Blake: The Visual Novel Is Totally Vin

Blake: The Visual Novel makes it clear what it is from the outset, and despite knowing of potential twists and turns, the narrative frequently delivered.

If you hadn’t guessed, Blake: The Visual Novel is a beat ’em up… “ha”. It’s a narrative-driven indie that follows the titular Blake O’Gartlee, and his descent into unknown territory where his whole existence comes into question.

It doesn’t take too long before our hero’s journey kicks in, but before that, you’ll going to be in the safe hands of tech giant ICC. Blake is a relatively new employee there – a perfect opportunity for some exposition, learning who your co-workers are, such as the hacker, airhead, introvert and so forth.

Blake The Visual Novel review - Camp
Camp. Source: Screen capture

Blake: The Visual Novel’s direction shifts as astutely as the logo design, and he (we) start to question Blake’s sanity without giving any spoilers. Is he who he says he is? Why are these events being tied to him? What’s the significance of his dreams, and why can’t he remember anything? Who’s the one-armed man? How come digital titles are more expensive than physical editions?

Blake: The Visual Novel Review

The brainchild of Ori Mees of LegendOri Productions, Blake’s tale started as a novel, gradually developing into a visual novel, fused with a graphic novel presentation. Hindsight is a beautiful thing and all, but this was the right decision as it’ll reach a broader audience. Besides, these whippersnappers seldom read these days. Making it an interactive experience is how to stay down with the kids.

That tone is a nod to one of the main characters, Jonathan. Either the year isn’t stated, or I missed it, but Blake: The Visual Novel is set in the near future. This isn’t cyberpunk, but androids exist. Still, the world is perfectly relatable other than a few choice words to describe the toilet (plumbers) and one of the character’s declarations of something being vin.

That isn’t a reference to man-baby Vin Diesel (though I wish it were), but a word that all the cool people say when describing something, erm… cool.

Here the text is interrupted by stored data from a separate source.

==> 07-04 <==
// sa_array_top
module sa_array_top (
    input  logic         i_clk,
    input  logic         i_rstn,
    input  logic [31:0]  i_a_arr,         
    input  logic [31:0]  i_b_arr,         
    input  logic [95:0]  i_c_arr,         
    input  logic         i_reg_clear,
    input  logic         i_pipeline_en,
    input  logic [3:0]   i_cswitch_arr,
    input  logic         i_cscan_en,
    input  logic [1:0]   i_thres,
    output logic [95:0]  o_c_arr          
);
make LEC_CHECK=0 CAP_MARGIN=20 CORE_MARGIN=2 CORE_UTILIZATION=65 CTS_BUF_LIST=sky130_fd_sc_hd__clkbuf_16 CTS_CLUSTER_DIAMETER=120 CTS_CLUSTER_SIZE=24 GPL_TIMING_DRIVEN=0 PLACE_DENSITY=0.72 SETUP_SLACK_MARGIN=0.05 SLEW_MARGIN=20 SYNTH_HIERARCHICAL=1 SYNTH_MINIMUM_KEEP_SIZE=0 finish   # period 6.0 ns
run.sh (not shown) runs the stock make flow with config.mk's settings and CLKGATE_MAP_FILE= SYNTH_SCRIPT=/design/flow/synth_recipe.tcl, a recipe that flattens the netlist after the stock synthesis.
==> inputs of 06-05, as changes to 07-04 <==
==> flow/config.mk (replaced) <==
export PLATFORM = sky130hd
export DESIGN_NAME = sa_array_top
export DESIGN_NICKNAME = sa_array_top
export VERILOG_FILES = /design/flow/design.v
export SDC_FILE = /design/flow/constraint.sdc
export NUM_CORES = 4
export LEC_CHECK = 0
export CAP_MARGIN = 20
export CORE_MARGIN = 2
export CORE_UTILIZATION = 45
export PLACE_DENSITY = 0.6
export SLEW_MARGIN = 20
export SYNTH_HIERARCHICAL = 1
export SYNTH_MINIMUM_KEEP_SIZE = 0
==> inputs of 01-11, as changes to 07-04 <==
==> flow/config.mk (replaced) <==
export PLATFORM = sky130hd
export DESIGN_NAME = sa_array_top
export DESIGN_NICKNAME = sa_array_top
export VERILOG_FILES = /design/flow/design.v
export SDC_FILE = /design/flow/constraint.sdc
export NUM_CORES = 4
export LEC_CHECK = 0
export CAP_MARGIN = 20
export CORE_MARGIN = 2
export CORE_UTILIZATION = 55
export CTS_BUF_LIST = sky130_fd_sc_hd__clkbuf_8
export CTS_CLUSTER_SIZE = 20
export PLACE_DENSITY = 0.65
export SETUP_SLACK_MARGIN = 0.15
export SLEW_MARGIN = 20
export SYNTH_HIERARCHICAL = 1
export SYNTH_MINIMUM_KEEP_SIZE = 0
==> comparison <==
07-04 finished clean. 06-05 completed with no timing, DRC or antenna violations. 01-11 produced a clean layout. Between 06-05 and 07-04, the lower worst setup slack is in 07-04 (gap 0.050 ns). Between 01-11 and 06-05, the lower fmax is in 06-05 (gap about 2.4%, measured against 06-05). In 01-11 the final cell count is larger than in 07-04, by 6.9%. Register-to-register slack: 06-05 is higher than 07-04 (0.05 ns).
Background: an optimization exercise with open tools, aiming at small area and a short achievable clock period. Do not read the settings as production practice.
Only simulation tests tie the RTL to the original design; equivalence was not proved.

== run 1 ==
## FPU
module FPU(clk, A, B, opcode, O, flags);
	input clk;
	input [31:0] A, B;
	input [1:0] opcode;
	output [31:0] O;
	output [6:0] flags;
	wire az = ~|A[30:23];
	wire bz = ~|B[30:23];
	wire [7:0]  ea = {A[30:24], A[23] | az};
	wire [7:0]  eb = {B[30:24], B[23] | bz};
	wire [23:0] ma = {~az, A[22:0]};
	wire [23:0] mb = {~bz, B[22:0]};
	wire sx = A[31];
	wire sy = B[31] ^ opcode[0];
	wire [30:0] cmp_x = B[30:0];
	wire [30:0] cmp_y = ~A[30:0];
	wire [30:0] c_g = cmp_x & cmp_y;
	wire [30:0] c_p = cmp_x ^ cmp_y;
	wire c_G0_m1 = c_g[0] | (c_p[0] & 1'b1);
	wire c_G2_1 = c_g[2] | (c_p[2] & c_g[1]);
	wire c_P2_1 = c_p[2] & c_p[1];
	wire c_G4_3 = c_g[4] | (c_p[4] & c_g[3]);
	wire c_P4_3 = c_p[4] & c_p[3];
	wire c_G6_5 = c_g[6] | (c_p[6] & c_g[5]);
	wire c_P6_5 = c_p[6] & c_p[5];
	wire c_G8_7 = c_g[8] | (c_p[8] & c_g[7]);
	wire c_P8_7 = c_p[8] & c_p[7];
	wire c_G10_9 = c_g[10] | (c_p[10] & c_g[9]);
	wire c_P10_9 = c_p[10] & c_p[9];
	wire c_G12_11 = c_g[12] | (c_p[12] & c_g[11]);
	wire c_P12_11 = c_p[12] & c_p[11];
  ...
Settings: LEC_CHECK=0, ABC_AREA=1, CAP_MARGIN=5, CORE_MARGIN=2, CORE_UTILIZATION=50, SETUP_SLACK_MARGIN=3, SLEW_MARGIN=5, SYNTH_HIERARCHICAL=1, SYNTH_MINIMUM_KEEP_SIZE=0; clock period 21.0 ns.
standard.sh (not shown) runs the stock make flow with config.mk's settings and CLKGATE_MAP_FILE= SYNTH_SCRIPT=/design/flow/synth_recipe.tcl, a recipe that flattens the netlist after the stock synthesis.
==> flow/flow/run.sh <==
#!/bin/bash
# Layout flow: the standard flow (standard.sh: ORFS synthesis to the
# final layout), with the input and output port buffers taken from
# sky130_fd_sc_hd__buf_4 instead of the cell buffer_ports picks by itself.
# ORFS writes each step's log under orfs/logs; make's own output goes to
# standard.log here.
set -euo pipefail
bash standard.sh BUFFER_PORTS_ARGS="-buffer_cell sky130_fd_sc_hd__buf_4" finish > standard.log 2>&1
Here is what was changed in the inputs of run 2 compared with run 1.
Settings: a change of SLEW_MARGIN from 5 to 20; a change of SETUP_SLACK_MARGIN from 3 to 4.5; a change of CAP_MARGIN from 5 to 20.
diff --git a/flow/flow/run.sh b/flow/flow/run.sh
--- a/flow/flow/run.sh
+++ b/flow/flow/run.sh
@@ -4 +4 @@
-# sky130_fd_sc_hd__buf_4 instead of the cell buffer_ports picks by itself.
+# sky130_fd_sc_hd__buf_2 instead of the cell buffer_ports picks by itself.
@@ -8 +8 @@
-bash standard.sh BUFFER_PORTS_ARGS="-buffer_cell sky130_fd_sc_hd__buf_4" finish > standard.log 2>&1
+bash standard.sh BUFFER_PORTS_ARGS="-buffer_cell sky130_fd_sc_hd__buf_2" finish > standard.log 2>&1
Findings:
The period utilization of run 2 is lower than that of run 1.
Post-route cell area for run 2: 7.9% up relative to run 1
From run 1 to run 2 the numbers moved as follows: non-clock buffer total of the final layout saw an increase.
Status: number of clock buffers in the layout parity (run 1, run 2)
Cmp run 1 and run 2 / hold slack / higher: run 2
Edits applied to the flow inputs when going from run 2 to run 3:
Settings: SETUP_SLACK_MARGIN: 4.5 -> 3.
==> flow/run.sh (new file) <==
#!/bin/bash
# synth_recipe.tcl (not shown) runs the flow's synth.tcl, then flattens the netlist and writes it again
# the make line also repeats each setting of config.mk as NAME=value (left out here)
make -C /OpenROAD-flow-scripts/flow DESIGN_CONFIG=/design/flow/config.mk WORK_HOME=/design/flow/orfs CLKGATE_MAP_FILE= SYNTH_SCRIPT=/design/flow/synth_recipe.tcl finish
removed: flow/flow/run.sh
removed: flow/standard.sh
### Flow results
- Taking run 2 as the reference, in run 3 worst path setup slack after routing moved down; maximum level of the CTS H-tree held steady.
- Launching instance or port of the critical path = B[7]: run 3; launching instance or port of the critical path = B[11]: run 2
- Re sum of negative setup slack: no difference whatsoever between run 2 and run 3.
- Run 3 vs run 2, routed wire length went down by about 3%.
- Cmp run 3 vs run 2: clock period minus worst slack higher in run 3
- Sort run 2 and run 3 by post-route core utilization, descending, and run 2 comes first.
- Looking only at via count, and setting everything else aside, the higher value of run 2 and run 3 goes to run 2.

Guess how old I am. Blake’s boss, Jonathan, likes the finer things in life, such as the feel of paper, neat whiskey and calling people whippersnapper. However, the reference to ‘mother’ as an archaic term was a bit weird.

Life, Illustrated

Blake The Visual Novel review - Socials
Socials. Source: Screen capture

There’s a bit of a mash-up with technology, but as stated, this isn’t a game to get lost in confusing innovations or needing a companion piece to translate the words as if you’re watching Rian Johnson’s Brick (if you haven’t seen it, seek it out). On that note, having your phone as a companion piece for one of the puzzles was a nice touch.

A few other interactions will occur during your Blake: The Visual Novel playthrough, but the core experience will be the story and, quite frankly, gorgeous visuals. It’s a little tricky to dissect the story without giving anything away, so let’s briefly talk about the pretty pictures.

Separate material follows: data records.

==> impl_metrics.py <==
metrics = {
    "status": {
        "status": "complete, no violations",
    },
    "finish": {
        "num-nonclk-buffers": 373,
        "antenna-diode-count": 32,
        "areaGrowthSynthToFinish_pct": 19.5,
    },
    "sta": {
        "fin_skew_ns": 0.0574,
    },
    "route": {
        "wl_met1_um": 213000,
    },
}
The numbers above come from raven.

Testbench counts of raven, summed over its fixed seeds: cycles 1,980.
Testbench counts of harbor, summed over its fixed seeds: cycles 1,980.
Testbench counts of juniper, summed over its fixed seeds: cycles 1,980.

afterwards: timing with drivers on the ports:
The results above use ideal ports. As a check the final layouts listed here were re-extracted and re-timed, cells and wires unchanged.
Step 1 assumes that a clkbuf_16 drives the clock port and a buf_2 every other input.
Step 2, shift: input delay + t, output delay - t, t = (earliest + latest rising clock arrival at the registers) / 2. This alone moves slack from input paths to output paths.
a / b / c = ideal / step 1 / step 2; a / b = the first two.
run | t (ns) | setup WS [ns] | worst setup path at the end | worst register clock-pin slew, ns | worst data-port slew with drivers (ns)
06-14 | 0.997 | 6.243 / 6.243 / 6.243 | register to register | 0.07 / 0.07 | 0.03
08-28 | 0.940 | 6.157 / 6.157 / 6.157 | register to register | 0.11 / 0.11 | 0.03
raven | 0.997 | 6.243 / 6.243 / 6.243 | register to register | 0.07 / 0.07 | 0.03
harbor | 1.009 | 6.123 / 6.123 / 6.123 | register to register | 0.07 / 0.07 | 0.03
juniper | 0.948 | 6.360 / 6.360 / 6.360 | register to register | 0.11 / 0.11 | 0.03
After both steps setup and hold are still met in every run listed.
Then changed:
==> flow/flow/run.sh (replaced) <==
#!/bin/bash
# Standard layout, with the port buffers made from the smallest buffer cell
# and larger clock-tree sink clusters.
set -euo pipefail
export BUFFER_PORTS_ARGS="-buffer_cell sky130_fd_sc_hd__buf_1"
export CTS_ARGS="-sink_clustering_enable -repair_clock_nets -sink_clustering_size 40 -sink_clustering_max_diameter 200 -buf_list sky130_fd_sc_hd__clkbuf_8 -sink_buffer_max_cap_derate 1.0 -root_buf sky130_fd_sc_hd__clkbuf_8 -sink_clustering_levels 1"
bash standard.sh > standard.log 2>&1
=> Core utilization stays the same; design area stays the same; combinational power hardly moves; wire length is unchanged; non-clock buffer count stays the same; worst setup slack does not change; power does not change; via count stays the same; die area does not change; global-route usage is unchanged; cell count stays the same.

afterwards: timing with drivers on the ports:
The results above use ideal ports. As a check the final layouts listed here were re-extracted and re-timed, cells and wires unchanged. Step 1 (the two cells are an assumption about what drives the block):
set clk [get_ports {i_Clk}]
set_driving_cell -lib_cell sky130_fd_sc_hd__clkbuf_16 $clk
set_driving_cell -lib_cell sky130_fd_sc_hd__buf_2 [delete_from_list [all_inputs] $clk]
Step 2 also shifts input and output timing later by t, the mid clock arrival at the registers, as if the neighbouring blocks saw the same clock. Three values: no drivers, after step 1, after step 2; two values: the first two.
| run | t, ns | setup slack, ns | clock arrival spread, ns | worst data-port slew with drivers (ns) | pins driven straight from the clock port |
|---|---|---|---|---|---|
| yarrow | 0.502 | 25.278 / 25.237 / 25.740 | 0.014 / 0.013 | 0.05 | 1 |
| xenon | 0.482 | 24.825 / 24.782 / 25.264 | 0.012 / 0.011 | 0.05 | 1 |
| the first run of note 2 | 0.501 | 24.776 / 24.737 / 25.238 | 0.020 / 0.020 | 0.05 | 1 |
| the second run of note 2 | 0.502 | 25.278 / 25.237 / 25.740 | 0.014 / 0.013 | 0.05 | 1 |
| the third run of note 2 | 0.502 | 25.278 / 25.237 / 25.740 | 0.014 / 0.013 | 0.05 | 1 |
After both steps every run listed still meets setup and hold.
From an optimization exercise on the open Yosys and OpenROAD flow, aimed at small area and a short achievable clock period; shortcuts taken in it are not production practice. The RTL was checked by simulation tests, not by an equivalence proof against the original design. No activity file was given, so power comes from the tool's default toggle rates.

File: flow/config.mk
export PLATFORM = sky130hd
export DESIGN_NAME = adder_32bit
export DESIGN_NICKNAME = adder_32bit
export VERILOG_FILES = /design/flow/design.v
export SDC_FILE = /design/flow/constraint.sdc
export NUM_CORES = 4
export LEC_CHECK = 0
export ABC_AREA = 1
export CAP_MARGIN = 20
export CORE_MARGIN = 2
export CORE_UTILIZATION = 40
export CTS_BUF_LIST = sky130_fd_sc_hd__clkbuf_2 sky130_fd_sc_hd__clkbuf_4
export PLACE_DENSITY = 0.75
export SLEW_MARGIN = 20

This is the best artwork I’ve seen in a visual novel, and considering the talent out there, that’s saying something. Apologies if incorrect, but I believe the artists responsible are Diego Llorente and Adrian Stone. Do you know those ‘How to draw books’ or social media feeds of illustrators you follow and are always in awe of their talent? That’s these chaps. Do check them out/follow etc..

Though there’s a high calibre of talent involved with the tunes as well (including a track by Dan Le Sac – you may remember his from his work with Scroobius Pip), it didn’t resonate with me so much. There was nothing wrong with the score, but because I was spending my time digesting the dialogue and gawping at the visuals, the tracks would often loop and got mildly distracting. Each to their own.

Choices Matter

Returning to the narrative, there was a nice tempo throughout, with plenty of moments to question character motivations and second-guessing where we would end up. The actual ending felt a little abrupt. In no way would it get marked down for this (you know how I feel about scores anyway), but it put a damper on the experience purely because I was invested in the characters.

Blake The Visual Novel review - Refreshments
Refreshments. Source: Screen capture

While putting this review together, I noticed an update with the achievements – disabled in my initial playthrough. Feeling my life would be somewhat fulfilled by earning them, I replayed choosing options I wouldn’t usually go for (it works out that my initial instincts took me down the right path). It transpired that there were multiple endings, and your responses in dialogues do matter.

There’s scope for this character to develop, along with an early MacGuffin, too. As mentioned, the story ends just as it’s gaining momentum, but Blake: The Visual Novel doesn’t feel rushed and is well worth the play. The price is scandalous – £1.69 / $1.99 / €1.59, which is cheaper than a Big Mac meal, better for you and much more satisfying.